Low-code and flexibility

The post-pandemic world has seen a strong push towards the digitization of business processes, setting new standards for adapting to changing market conditions. In this scenario, the Low-Code approach allows the end user to directly update processes and interfaces, bypassing demand management mechanisms and going live in real time.

The advent of low-code platforms

Periods of crisis have always been accelerators of social processes. In the financial market it has translated into the race towards the digitization of business processes, given the obsolescence of habits that have dragged on unchanged over the decades. However, the driving force towards innovation collided with the reality of the facts: in the first post-pandemic period, the average time to take charge of a demand worldwide was 16 months [source: Gartner].

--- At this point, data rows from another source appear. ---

--- src/common/dvr_pkg.sv ---
`default_nettype none

package dvr_pkg;

    // ************************************************************
    // Register indices of the bank
    // ************************************************************
    localparam logic [15:0] IDX_UPPER = 16'h0001;
    localparam logic [15:0] IDX_LOWER = 16'h0002;
    localparam logic [15:0] IDX_FORMAT = 16'h0003;
    localparam logic [15:0] IDX_SHIFT = 16'h0004;
    localparam logic [15:0] REG_RESET = 16'h0000;
    localparam logic [31:0] VALUE_RESET = 32'h0000_0000;

    // ************************************************************
    // Holding register functions and group limit
    // ************************************************************
    localparam logic [7:0] FN_READ = 8'h03;
    localparam logic [7:0] FN_WRITE_ONE = 8'h06;
    localparam logic [7:0] FN_WRITE_MANY = 8'h10;
    localparam logic [7:0] GROUP_MIN = 8'h01;
    localparam logic [7:0] GROUP_MAX = 8'h10;

    // ************************************************************
    // Format control fields
    // ************************************************************
    localparam logic [7:0] MODE_DIGITS = 8'h00;
    localparam logic [7:0] MODE_HIGH = 8'h80;
    localparam logic [7:0] MODE_LOW = 8'h40;
    localparam int MODE_HI = 15;
    localparam int MODE_LO = 8;
    localparam int MINDIG_HI = 6;
    localparam int MINDIG_LO = 4;
    localparam int DP_RIGHT_BIT = 3;
    localparam int DP_HI = 2;
    localparam int DP_LO = 0;
    localparam int SHIFT_HI = 3;
    localparam int SHIFT_LO = 0;

    // ************************************************************
    // Displayable range
    // ************************************************************
    localparam logic signed [32:0] RANGE_MAX = 33'sd9999;
    localparam logic signed [32:0] RANGE_MIN = -33'sd999;

    typedef enum logic [1:0] {
        TYPE_U16 = 2'h0,
        TYPE_S16 = 2'h1,
        TYPE_U32 = 2'h2,
        TYPE_S32 = 2'h3
    } dvr_type_e;

endpackage : dvr_pkg

`default_nettype wire

--- src/dvr_display_value_register_bank.sv ---
// Overview of operation
// - Upper value word held at index 01h
// - Lower value word held at index 02h
// - Upper write alone leaves display unchanged
// - Valid display range is -999 to 9999
// - Mode 00h: digits with over-range warnings
// - Mode 80h: show fixed high message
// - Mode 40h: show fixed low message
// - Bits 6..4: minimum digits minus one
// - Min digits output for leading-zero padding
// - Bit 3 forces rightmost decimal point
// - Bits 2..0: digits after decimal point
// - Index 04h bits 3..0: left shift
// - Type picks 16/32-bit, signed or unsigned
// - Read 03h, write 06h/10h, max 16
// - Write lock spares value and mode registers
// - Reply suppression after value or mode writes
`timescale 1ns/1ps
`default_nettype none

module dvr_display_value_register_bank (
    input wire logic sys_clk_i,
    input wire logic rst_i,
    input wire logic acc_valid_i,
    input wire logic [7:0] acc_func_i,
    input wire logic [15:0] acc_idx_i,
    input wire logic [7:0] acc_qty_i,
    input wire logic [15:0] acc_data_i,
    input wire logic acc_broadcast_i,
    input wire dvr_pkg::dvr_type_e value_type_i,
    input wire logic config_write_lock_i,
    input wire logic reply_after_value_write_i,
    output logic [15:0] rd_data_o,
    output logic rd_ack_o,
    output logic wr_ack_o,
    output logic reject_o,
    output logic reply_o,
    output logic [31:0] shown_value_o,
    output logic over_range_high_warning_o,
    output logic over_range_low_warning_o,
    output logic fixed_high_message_o,
    output logic fixed_low_message_o,
    output logic [2:0] min_digits_o,
    output logic dp_rightmost_o,
    output logic [2:0] dp_places_o,
    output logic [3:0] left_shift_o
);
    import dvr_pkg::*;

    // ************************************************************
    // State
    // ************************************************************
    logic [15:0] upper_r, upper_nxt;
    logic [15:0] lower_r, lower_nxt;
    logic [15:0] format_r, format_nxt;
    logic [15:0] shift_r, shift_nxt;
    logic [31:0] shown_r, shown_nxt;
    logic [15:0] rd_data_r, rd_data_nxt;
    logic rd_ack_r, rd_ack_nxt;
    logic wr_ack_r, wr_ack_nxt;
    logic reject_r, reject_nxt;
    logic reply_r, reply_nxt;
    logic ovh_r, ovh_nxt;
    logic ovl_r, ovl_nxt;
    logic fhm_r, fhm_nxt;
    logic flm_r, flm_nxt;

    logic is_read, is_write, qty_ok, in_bank, value_reg, wr_go, rd_go, chk_high, chk_low;
    logic [7:0] mode;

    dvr_range_check u_range (
        .value_i(shown_r),
        .type_i(value_type_i),
        .over_high_o(chk_high),
        .over_low_o(chk_low)
    );

    // ************************************************************
    // Access decode and next state
    // ************************************************************
    always_comb begin
        is_read = acc_func_i == FN_READ;
        is_write = (acc_func_i == FN_WRITE_ONE) || (acc_func_i == FN_WRITE_MANY);
        qty_ok = (acc_qty_i >= GROUP_MIN) && (acc_qty_i <= GROUP_MAX);
        in_bank = (acc_idx_i >= IDX_UPPER) && (acc_idx_i <= IDX_SHIFT);
        value_reg = (acc_idx_i >= IDX_UPPER) && (acc_idx_i <= IDX_FORMAT);
        // Lock guards configuration only, never this bank
        wr_go = acc_valid_i && is_write && qty_ok && in_bank;
        rd_go = acc_valid_i && is_read && qty_ok && in_bank;
        mode = format_r[MODE_HI:MODE_LO];

        upper_nxt = upper_r;
        lower_nxt = lower_r;
        format_nxt = format_r;
        shift_nxt = shift_r;
        shown_nxt = shown_r;
        if (wr_go) begin
            unique case (acc_idx_i)
                IDX_UPPER: upper_nxt = acc_data_i;
                IDX_LOWER: begin
                    lower_nxt = acc_data_i;
                    // Staged upper joins new lower in one edge
                    shown_nxt = {upper_r, acc_data_i};
                end
                IDX_FORMAT: format_nxt = acc_data_i;
                default: shift_nxt = acc_data_i;
            endcase
        end

        rd_ack_nxt = rd_go;
        unique case (acc_idx_i)
            IDX_UPPER: rd_data_nxt = upper_r;
            IDX_LOWER: rd_data_nxt = lower_r;
            IDX_FORMAT: rd_data_nxt = format_r;
            IDX_SHIFT: rd_data_nxt = shift_r;
            default: rd_data_nxt = REG_RESET;
        endcase
        if (!rd_go) begin
            rd_data_nxt = rd_data_r;
        end

        wr_ack_nxt = wr_go;
        // Foreign-index writes under lock are refused here for the whole device; foreign reads are not
        reject_nxt = acc_valid_i && (!(is_read || is_write) || !qty_ok
                     || (is_write && !in_bank && config_write_lock_i));
        // Broadcasts never answer
        reply_nxt = (wr_go || rd_go) && !acc_broadcast_i
                    && !(wr_go && value_reg && !reply_after_value_write_i);

        fhm_nxt = mode == MODE_HIGH;
        flm_nxt = mode == MODE_LOW;
        // Other mode codes fall back to digits with range check
        ovh_nxt = !fhm_nxt && !flm_nxt && chk_high;
        ovl_nxt = !fhm_nxt && !flm_nxt && chk_low;
    end

    // ************************************************************
    // Registers
    // ************************************************************
    always_ff @(posedge sys_clk_i) begin
        if (rst_i) begin
            upper_r <= REG_RESET;
            lower_r <= REG_RESET;
            format_r <= REG_RESET;
            shift_r <= REG_RESET;
            shown_r <= VALUE_RESET;
            rd_data_r <= REG_RESET;
            rd_ack_r <= 1'b0;
            wr_ack_r <= 1'b0;
            reject_r <= 1'b0;
            reply_r <= 1'b0;
            ovh_r <= 1'b0;
            ovl_r <= 1'b0;
            fhm_r <= 1'b0;
            flm_r <= 1'b0;
        end else begin
            upper_r <= upper_nxt;
            lower_r <= lower_nxt;
            format_r <= format_nxt;
            shift_r <= shift_nxt;
            shown_r <= shown_nxt;
            rd_data_r <= rd_data_nxt;
            rd_ack_r <= rd_ack_nxt;
            wr_ack_r <= wr_ack_nxt;
            reject_r <= reject_nxt;
            reply_r <= reply_nxt;
            ovh_r <= ovh_nxt;
            ovl_r <= ovl_nxt;
            fhm_r <= fhm_nxt;
            flm_r <= flm_nxt;
        end
    end

    // ************************************************************
    // Outputs
    // ************************************************************
    // Digit padding is done by the segment driver from min_digits_o
    assign rd_data_o = rd_data_r;
    assign rd_ack_o = rd_ack_r;
    assign wr_ack_o = wr_ack_r;
    assign reject_o = reject_r;
    assign reply_o = reply_r;
    assign shown_value_o = shown_r;
    assign over_range_high_warning_o = ovh_r;
    assign over_range_low_warning_o = ovl_r;
    assign fixed_high_message_o = fhm_r;
    assign fixed_low_message_o = flm_r;
    assign min_digits_o = format_r[MINDIG_HI:MINDIG_LO];
    assign dp_rightmost_o = format_r[DP_RIGHT_BIT];
    assign dp_places_o = format_r[DP_HI:DP_LO];
    assign left_shift_o = shift_r[SHIFT_HI:SHIFT_LO];
endmodule : dvr_display_value_register_bank

`default_nettype wire

--- src/dvr_range_check.sv ---
`timescale 1ns/1ps
`default_nettype none

module dvr_range_check (
    input wire logic [31:0] value_i,
    input wire dvr_pkg::dvr_type_e type_i,
    output logic over_high_o,
    output logic over_low_o
);
    import dvr_pkg::*;

    logic signed [32:0] wide;

    // ************************************************************
    // Interpretation by value type
    // ************************************************************
    // 33 bits so a large unsigned 32-bit word never reads as negative
    always_comb begin
        unique case (type_i)
            TYPE_U16: wide = {17'h0_0000, value_i[15:0]};
            TYPE_S16: wide = {{17{value_i[15]}}, value_i[15:0]};
            TYPE_U32: wide = {1'b0, value_i};
            TYPE_S32: wide = {value_i[31], value_i};
        endcase
        over_high_o = wide > RANGE_MAX;
        over_low_o = wide < RANGE_MIN;
    end

endmodule : dvr_range_check

`default_nettype wire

Low-Code platforms represent the turning point to lighten the workload of developers, transferring powers to a new corporate figure, the Citizen Developer, a "super-user" with the ability to modify processes and interfaces himself, without know programming languages and thanks to the tools made available by Low-Code.

Challenge

The customer turned to Technology Reply to develop:

  • applications for the implementation of standardized but at the same time flexible elements and processes
  • workload efficiency procedures and automation of repetitive tasks.

Solution

The chosen tool was Appian, which natively offers the possibility of adapting the application elements to the changed business needs, but requires knowledge of one's own programming language, which is not suitable for a Citizen Developer. The project therefore faced the problem of developing a layer capable of combining the potential of Appian with the need of the Citizen Developer to have user-friendly features available.


First objective

As regards the first objective, the solution was the development of utility interfaces, inserted within the applications, which made it possible to manage changes and additions to contents, configurations and graphic elements, guaranteeing ample room for maneuver in a secure environment and at the same time validated by the IT department.

Second objective

In relation to the second objective, Appian's ability to easily integrate with external providers was used, applying the business rules set out in the BPM (Business Process Management) module to the data. In this way it was possible to reassign practices in the face of company reorganisations, sort them towards support organizational units if a non-performing threshold was exceeded, carry out status changes if not carried out in time by an operator. All in automatic mode, but monitored by specific dashboards.